– ¿Y los demás?
– Hoy mismo les diré que son libres de marcharse si lo desean, pero que nunca podrán regresar. ¿Es así, general?
– Exactamente.
– ¿No les causarán ustedes ningún daño cuando se marchen y tampoco a nuestra familia y nuestros leales amigos, aunque ahora sean tan pocos?
– Os doy mi palabra, señora.
La palabra de un traidor, hubiera querido escupirle Alejandra a la cara, pero se mantuvo altiva y serena mientras el militar se retiraba. Aquella tarde comunicó a todos que eran libres de marcharse y los instó a hacerlo si así lo deseaban.
– No podemos esperar que os quedéis aquí en contra de vuestra voluntad. Nosotros saldremos hacia Inglaterra dentro de unas semanas y podría ser más seguro para vosotros que os marcharais ahora…
Mejor incluso antes de que regresara Nicolás. Alejandra no acababa de creerse que los pusieran bajo arresto domiciliario para protegerlos.

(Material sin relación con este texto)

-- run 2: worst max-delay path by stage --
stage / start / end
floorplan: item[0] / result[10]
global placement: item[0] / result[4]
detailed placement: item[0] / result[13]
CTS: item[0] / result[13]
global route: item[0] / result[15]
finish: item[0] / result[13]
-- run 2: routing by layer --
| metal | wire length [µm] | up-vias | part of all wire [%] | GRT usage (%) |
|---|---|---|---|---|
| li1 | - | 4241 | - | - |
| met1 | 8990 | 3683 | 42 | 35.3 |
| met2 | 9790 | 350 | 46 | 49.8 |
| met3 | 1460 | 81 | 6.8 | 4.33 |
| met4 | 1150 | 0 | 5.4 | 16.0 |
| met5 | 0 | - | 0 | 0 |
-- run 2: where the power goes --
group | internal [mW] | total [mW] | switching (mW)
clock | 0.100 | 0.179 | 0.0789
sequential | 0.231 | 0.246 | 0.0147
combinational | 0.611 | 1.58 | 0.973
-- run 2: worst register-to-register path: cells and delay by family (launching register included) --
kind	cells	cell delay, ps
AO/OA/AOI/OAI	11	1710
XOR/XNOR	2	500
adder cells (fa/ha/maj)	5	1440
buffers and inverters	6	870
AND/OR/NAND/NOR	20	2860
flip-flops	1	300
`src/hdl/tfg_pkg.sv`:
```
`timescale 1ns / 1ps
// ----------------------------------------------------------------------------
// tfg_pkg: shared types and constants of the three finger gesture detector
// Field widths, event codes, register indexes and register reset values.
// ----------------------------------------------------------------------------
package tfg_pkg;

    // Field widths.
    localparam int TimeW   = 32;
    localparam int CountW  = 3;
    localparam int PosW    = 16;
    localparam int MaskW   = 3;
    localparam int RegW    = 16;
    localparam int IndexW  = 2;
    localparam int EventW  = 2;
    localparam int SumW    = PosW + 2;

    // Result event codes.
    localparam logic [EventW-1:0] EV_NONE  = 2'd0;
    localparam logic [EventW-1:0] EV_UP    = 2'd1;
    localparam logic [EventW-1:0] EV_DOWN  = 2'd2;
    localparam logic [EventW-1:0] EV_CLICK = 2'd3;

    // Command codes.
    localparam logic CMD_FRAME   = 1'b0;
    localparam logic CMD_RELEASE = 1'b1;

    // Finger count that arms tracking, and the mask of all three fingers.
    localparam logic [CountW-1:0] GESTURE_FINGERS = 3'd3;
    localparam logic [MaskW-1:0]  ALL_STRONG      = 3'b111;

    // Register indexes.
    localparam logic [IndexW-1:0] REG_COOLDOWN  = 2'd0;
    localparam logic [IndexW-1:0] REG_SETTLE    = 2'd1;
    localparam logic [IndexW-1:0] REG_THRESHOLD = 2'd2;
    localparam logic [IndexW-1:0] REG_CLICK     = 2'd3;

    // Register reset values.
    localparam logic [RegW-1:0] COOLDOWN_RESET  = 16'd500;
    localparam logic [RegW-1:0] SETTLE_RESET    = 16'd150;
    localparam logic [RegW-1:0] THRESHOLD_RESET = 16'd30;
    localparam logic [RegW-1:0] CLICK_RESET     = 16'd200;

    typedef logic [EventW-1:0] ev_code_t;

    // One input item.
    typedef struct packed {
        logic              cmd;
        logic [TimeW-1:0]  time_ms;
        logic [CountW-1:0] num_fingers;
        logic [PosW-1:0]   y_first;
        logic [PosW-1:0]   y_second;
        logic [PosW-1:0]   y_third;
        logic [MaskW-1:0]  strong_mask;
    } tfg_item_t;

    // Current configuration.
    typedef struct packed {
        logic [RegW-1:0] cooldown_ms;
        logic [RegW-1:0] settle_ms;
        logic [RegW-1:0] move_threshold;
        logic [RegW-1:0] click_time_ms;
    } tfg_cfg_t;

endpackage

```
`src/hdl/tfg_item_if.sv`:
```
`timescale 1ns / 1ps
// ----------------------------------------------------------------------------
// tfg_item_if: input item channel
// Valid/ready channel that carries one touch frame or release event.
// ----------------------------------------------------------------------------
interface tfg_item_if import tfg_pkg::*; ();

    logic              valid;
    logic              ready;
    logic              cmd;
    logic [TimeW-1:0]  time_ms;
    logic [CountW-1:0] num_fingers;
    logic [PosW-1:0]   y_first;
    logic [PosW-1:0]   y_second;
    logic [PosW-1:0]   y_third;
    logic [MaskW-1:0]  strong_mask;

    modport source (
        output valid, cmd, time_ms, num_fingers, y_first, y_second, y_third,
               strong_mask,
        input  ready
    );

    modport sink (
        input  valid, cmd, time_ms, num_fingers, y_first, y_second, y_third,
               strong_mask,
        output ready
    );

endinterface

```
`src/hdl/tfg_result_if.sv`:
```
`timescale 1ns / 1ps
// ----------------------------------------------------------------------------
// tfg_result_if: result channel
// Valid/ready channel that carries one detected event code.
// ----------------------------------------------------------------------------
interface tfg_result_if import tfg_pkg::*; ();

    logic              valid;
    logic              ready;
    logic [EventW-1:0] event_res;

    modport source (
        output valid, event_res,
        input  ready
    );

    modport sink (
        input  valid, event_res,
        output ready
    );

endinterface

```
`src/hdl/tfg_cfg_if.sv`:
```
`timescale 1ns / 1ps
// ----------------------------------------------------------------------------
// tfg_cfg_if: configuration write channel
// Valid/ready channel that carries a register index and write data.
// ----------------------------------------------------------------------------
interface tfg_cfg_if import tfg_pkg::*; ();

    logic              valid;
    logic              ready;
    logic [IndexW-1:0] index;
    logic [RegW-1:0]   data;

    modport source (
        output valid, index, data,
        input  ready
    );

    modport sink (
        input  valid, index, data,
        output ready
    );

endinterface

```
`src/hdl/tfg_cfg_regs.sv`:
```
`timescale 1ns / 1ps
// ----------------------------------------------------------------------------
// tfg_cfg_regs: configuration register file
// Holds the four timing and threshold registers, written by index.
// ----------------------------------------------------------------------------
module tfg_cfg_regs import tfg_pkg::*; (
    input  logic              clk,
    input  logic              rst_n,
    input  logic              wr_en,
    input  logic [IndexW-1:0] wr_index,
    input  logic [RegW-1:0]   wr_data,
    output tfg_cfg_t          cfg
);

    tfg_cfg_t cfg_reg;
    tfg_cfg_t cfg_next;

    // Select the register that a write transfer targets.
    always_comb
    begin
        cfg_next = cfg_reg;
        if (wr_en)
        begin
            case (wr_index)
                REG_COOLDOWN:  cfg_next.cooldown_ms    = wr_data;
                REG_SETTLE:    cfg_next.settle_ms      = wr_data;
                REG_THRESHOLD: cfg_next.move_threshold = wr_data;
                REG_CLICK:     cfg_next.click_time_ms  = wr_data;
                default:       cfg_next = cfg_reg;
            endcase
        end
    end

    always_ff @(posedge clk or negedge rst_n)
    begin
        if (!rst_n)
        begin
            cfg_reg.cooldown_ms    <= COOLDOWN_RESET;
            cfg_reg.settle_ms      <= SETTLE_RESET;
            cfg_reg.move_threshold <= THRESHOLD_RESET;
            cfg_reg.click_time_ms  <= CLICK_RESET;
        end
        else
        begin
            cfg_reg <= cfg_next;
        end
    end

    assign cfg = cfg_reg;

endmodule

```
`src/hdl/tfg_core.sv`:
```
`timescale 1ns / 1ps
// ----------------------------------------------------------------------------
// tfg_core: gesture decision logic and tracking state
// Judges one registered item against the tracking state and updates it.
// ----------------------------------------------------------------------------
module tfg_core import tfg_pkg::*; (
    input  logic      clk,
    input  logic      rst_n,
    input  logic      step,
    input  tfg_item_t item,
    input  tfg_cfg_t  cfg,
    output ev_code_t  ev
);

    logic             armed_reg;
    logic             armed_next;
    logic             fired_reg;
    logic             fired_next;
    logic [TimeW-1:0] arm_time_reg;
    logic [TimeW-1:0] arm_time_next;
    logic [SumW-1:0]  start_y_sum_reg;
    logic [SumW-1:0]  start_y_sum_next;
    logic [TimeW-1:0] last_gesture_time_reg;
    logic [TimeW-1:0] last_gesture_time_next;

    logic [TimeW-1:0] since_gesture;
    logic [TimeW-1:0] since_arm;
    logic [TimeW-1:0] cooldown_ext;
    logic [TimeW-1:0] settle_ext;
    logic [TimeW-1:0] click_ext;
    logic [SumW-1:0]  y_sum;
    logic [SumW-1:0]  limit;
    logic [SumW:0]    sum_hi;
    logic [SumW:0]    start_hi;
    logic             moved_down;
    logic             moved_up;

    // Elapsed times wrap modulo 2^32.
    assign since_gesture = item.time_ms - last_gesture_time_reg;
    assign since_arm     = item.time_ms - arm_time_reg;
    assign cooldown_ext  = {{(TimeW-RegW){1'b0}}, cfg.cooldown_ms};
    assign settle_ext    = {{(TimeW-RegW){1'b0}}, cfg.settle_ms};
    assign click_ext     = {{(TimeW-RegW){1'b0}}, cfg.click_time_ms};

    // Sum of the three Y positions and the movement limit of three thresholds.
    assign y_sum = {2'b00, item.y_first} + {2'b00, item.y_second}
                 + {2'b00, item.y_third};
    assign limit = {1'b0, cfg.move_threshold, 1'b0} + {2'b00, cfg.move_threshold};

    // Movement beyond the limit in either direction, compared without signs.
    assign sum_hi     = {1'b0, y_sum} + {1'b0, limit};
    assign start_hi   = {1'b0, start_y_sum_reg} + {1'b0, limit};
    assign moved_down = {1'b0, y_sum} > start_hi;
    assign moved_up   = {1'b0, start_y_sum_reg} > sum_hi;

    // Decide the event and the next tracking state.
    always_comb
    begin
        ev                     = EV_NONE;
        armed_next             = armed_reg;
        fired_next             = fired_reg;
        arm_time_next          = arm_time_reg;
        start_y_sum_next       = start_y_sum_reg;
        last_gesture_time_next = last_gesture_time_reg;
        if (item.cmd == CMD_FRAME)
        begin
            if (item.num_fingers == GESTURE_FINGERS && since_gesture >= cooldown_ext)
            begin
                if (!armed_reg)
                begin
                    armed_next       = 1'b1;
                    fired_next       = 1'b0;
                    arm_time_next    = item.time_ms;
                    start_y_sum_next = y_sum;
                end
                else if (!fired_reg && since_arm > settle_ext
                         && item.strong_mask == ALL_STRONG
                         && (moved_down || moved_up))
                begin
                    ev                     = moved_down ? EV_DOWN : EV_UP;
                    fired_next             = 1'b1;
                    armed_next             = 1'b0;
                    last_gesture_time_next = item.time_ms;
                end
            end
        end
        else
        begin
            if (armed_reg && !fired_reg && since_arm < click_ext
                && since_gesture > cooldown_ext)
            begin
                ev = EV_CLICK;
            end
            if (armed_reg)
            begin
                armed_next = 1'b0;
                fired_next = 1'b0;
            end
        end
    end

    // Tracking state advances once per item.
    always_ff @(posedge clk or negedge rst_n)
    begin
        if (!rst_n)
        begin
            armed_reg             <= 1'b0;
            fired_reg             <= 1'b0;
            arm_time_reg          <= '0;
            start_y_sum_reg       <= '0;
            last_gesture_time_reg <= '0;
        end
        else if (step)
        begin
            armed_reg             <= armed_next;
            fired_reg             <= fired_next;
            arm_time_reg          <= arm_time_next;
            start_y_sum_reg       <= start_y_sum_next;
            last_gesture_time_reg <= last_gesture_time_next;
        end
    end

endmodule

```
`src/hdl/three_finger_gesture_detector.sv`:
```
`timescale 1ns / 1ps
// ----------------------------------------------------------------------------
// three_finger_gesture_detector: three finger swipe and click detector
// Turns touch frames and release events into swipe up, swipe down and
// middle click events.
// ----------------------------------------------------------------------------
// Usage:
// - item carries one touch frame or release event per transfer; result
//   returns exactly one event code for every item, in order (none, swipe
//   up, swipe down, middle click).
// - cfg writes the cooldown, settle, threshold and click time registers by
//   index and is always ready; the user must write it only while the block
//   is idle; the block itself does not enforce this.
// - An accepted item is held in the input register, judged against the
//   tracking state and placed in the result register when it is free.
// - Throughput is one item per cycle while result is not stalled; the single
//   decision stage between the input and result registers sets that figure.
// - When result is stalled, the input register still takes one item, and
//   item.ready drops only while both registers are full.
// - Reset clears the tracking state and both valid flags and loads the
//   register defaults: cooldown 500, settle 150, threshold 30, click 200.
// ----------------------------------------------------------------------------
module three_finger_gesture_detector import tfg_pkg::*; (
    input  logic  clk,
    input  logic  rst_n,
    tfg_item_if.sink     item,
    tfg_result_if.source result,
    tfg_cfg_if.sink      cfg
);

    tfg_item_t item_reg;
    logic      item_valid_reg;
    logic      item_valid_next;
    ev_code_t  ev_reg;
    logic      out_valid_reg;
    logic      out_valid_next;
    logic      item_xfer;
    logic      advance;
    tfg_cfg_t  cfg_now;
    ev_code_t  ev;

    // Configuration registers.
    assign cfg.ready = 1'b1;

    tfg_cfg_regs u_cfg_regs (
        .clk      (clk),
        .rst_n    (rst_n),
        .wr_en    (cfg.valid),
        .wr_index (cfg.index),
        .wr_data  (cfg.data),
        .cfg      (cfg_now)
    );

    // Handshake control of the input and result registers.
    assign item_xfer  = item.valid && item.ready;
    assign advance    = item_valid_reg && (!out_valid_reg || result.ready);
    assign item.ready = !item_valid_reg || advance;

    always_comb
    begin
        item_valid_next = item_valid_reg;
        if (item_xfer)
        begin
            item_valid_next = 1'b1;
        end
        else if (advance)
        begin
            item_valid_next = 1'b0;
        end
        out_valid_next = out_valid_reg;
        if (advance)
        begin
            out_valid_next = 1'b1;
        end
        else if (result.ready)
        begin
            out_valid_next = 1'b0;
        end
    end

    always_ff @(posedge clk or negedge rst_n)
    begin
        if (!rst_n)
        begin
            item_valid_reg <= 1'b0;
            out_valid_reg  <= 1'b0;
        end
        else
        begin
            item_valid_reg <= item_valid_next;
            out_valid_reg  <= out_valid_next;
        end
    end

    // Input register payload.
    always_ff @(posedge clk)
    begin
        if (item_xfer)
        begin
            item_reg.cmd          <= item.cmd;
            item_reg.time_ms      <= item.time_ms;
            item_reg.num_fingers  <= item.num_fingers;
            item_reg.y_first      <= item.y_first;
            item_reg.y_second     <= item.y_second;
            item_reg.y_third      <= item.y_third;
            item_reg.strong_mask  <= item.strong_mask;
        end
    end

    // Decision stage.
    tfg_core u_core (
        .clk   (clk),
        .rst_n (rst_n),
        .step  (advance),
        .item  (item_reg),
        .cfg   (cfg_now),
        .ev    (ev)
    );

    // Result register payload.
    always_ff @(posedge clk)
    begin
        if (advance)
        begin
            ev_reg <= ev;
        end
    end

    assign result.valid     = out_valid_reg;
    assign result.event_res = ev_reg;

endmodule

```
`src/flat_wrapper.sv`:
```
// flat-port wrapper written by rule: the top's interface ports become plain ports
module three_finger_gesture_detector_flat import tfg_pkg::*;
  (clk, rst_n, item_valid, item_cmd, item_time_ms, item_num_fingers, item_y_first, item_y_second, item_y_third, item_strong_mask, item_ready, result_valid, result_event_res, result_ready, cfg_valid, cfg_index, cfg_data, cfg_ready);
  tfg_item_if item_i ();
  tfg_result_if result_i ();
  tfg_cfg_if cfg_i ();
  input  logic clk;
  input  logic rst_n;
  input wire logic [$bits(item_i.valid)-1:0] item_valid;
  input wire logic [$bits(item_i.cmd)-1:0] item_cmd;
  input wire logic [$bits(item_i.time_ms)-1:0] item_time_ms;
  input wire logic [$bits(item_i.num_fingers)-1:0] item_num_fingers;
  input wire logic [$bits(item_i.y_first)-1:0] item_y_first;
  input wire logic [$bits(item_i.y_second)-1:0] item_y_second;
  input wire logic [$bits(item_i.y_third)-1:0] item_y_third;
  input wire logic [$bits(item_i.strong_mask)-1:0] item_strong_mask;
  output wire logic [$bits(item_i.ready)-1:0] item_ready;
  output wire logic [$bits(result_i.valid)-1:0] result_valid;
  output wire logic [$bits(result_i.event_res)-1:0] result_event_res;
  input wire logic [$bits(result_i.ready)-1:0] result_ready;
  input wire logic [$bits(cfg_i.valid)-1:0] cfg_valid;
  input wire logic [$bits(cfg_i.index)-1:0] cfg_index;
  input wire logic [$bits(cfg_i.data)-1:0] cfg_data;
  output wire logic [$bits(cfg_i.ready)-1:0] cfg_ready;
  assign item_i.valid = item_valid;
  assign item_i.cmd = item_cmd;
  assign item_i.time_ms = item_time_ms;
  assign item_i.num_fingers = item_num_fingers;
  assign item_i.y_first = item_y_first;
  assign item_i.y_second = item_y_second;
  assign item_i.y_third = item_y_third;
  assign item_i.strong_mask = item_strong_mask;
  assign item_ready = item_i.ready;
  assign result_valid = result_i.valid;
  assign result_event_res = result_i.event_res;
  assign result_i.ready = result_ready;
  assign cfg_i.valid = cfg_valid;
  assign cfg_i.index = cfg_index;
  assign cfg_i.data = cfg_data;
  assign cfg_ready = cfg_i.ready;
  three_finger_gesture_detector u_core (.clk(clk), .rst_n(rst_n), .item(item_i), .result(result_i), .cfg(cfg_i));
endmodule
```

Sin embargo, los demás se negaron a irse. Al día siguiente, en una gélida mañana nublada, Nicolás regresó finalmente a casa, pálido y muy fatigado. Entró en el vestíbulo principal del palacio y permaneció largo rato de pie sin decir nada. Los criados avisaron a la zarina y esta bajó a recibirlo. Lo miró desde el otro extremo del interminable vestíbulo con los ojos llenos de palabras que no podía pronunciar y el corazón rebosante de compasión por quien tanto amaba. Nicolás se acercó en silencio y la estrechó con fuerza entre sus brazos. No les quedaba nada por decirse cuando subieron lentamente al piso de arriba para reunirse con sus hijos.
6
Los días posteriores al regreso de Nicolás fueron de temor y silenciosa tensión, aunque también de alivio debido a que el zar se encontraba sano y salvo en casa. Lo había perdido todo, pero por lo menos no lo habían matado. Nicolás se pasaba largas horas junto al zarevich mientras Alejandra atendía a sus hijas. María había contraído pulmonía a causa del sarampión. Padecía una persistente tos que la atormentaba sin cesar y la fiebre no cedía. Zoya permanecía constantemente a su lado.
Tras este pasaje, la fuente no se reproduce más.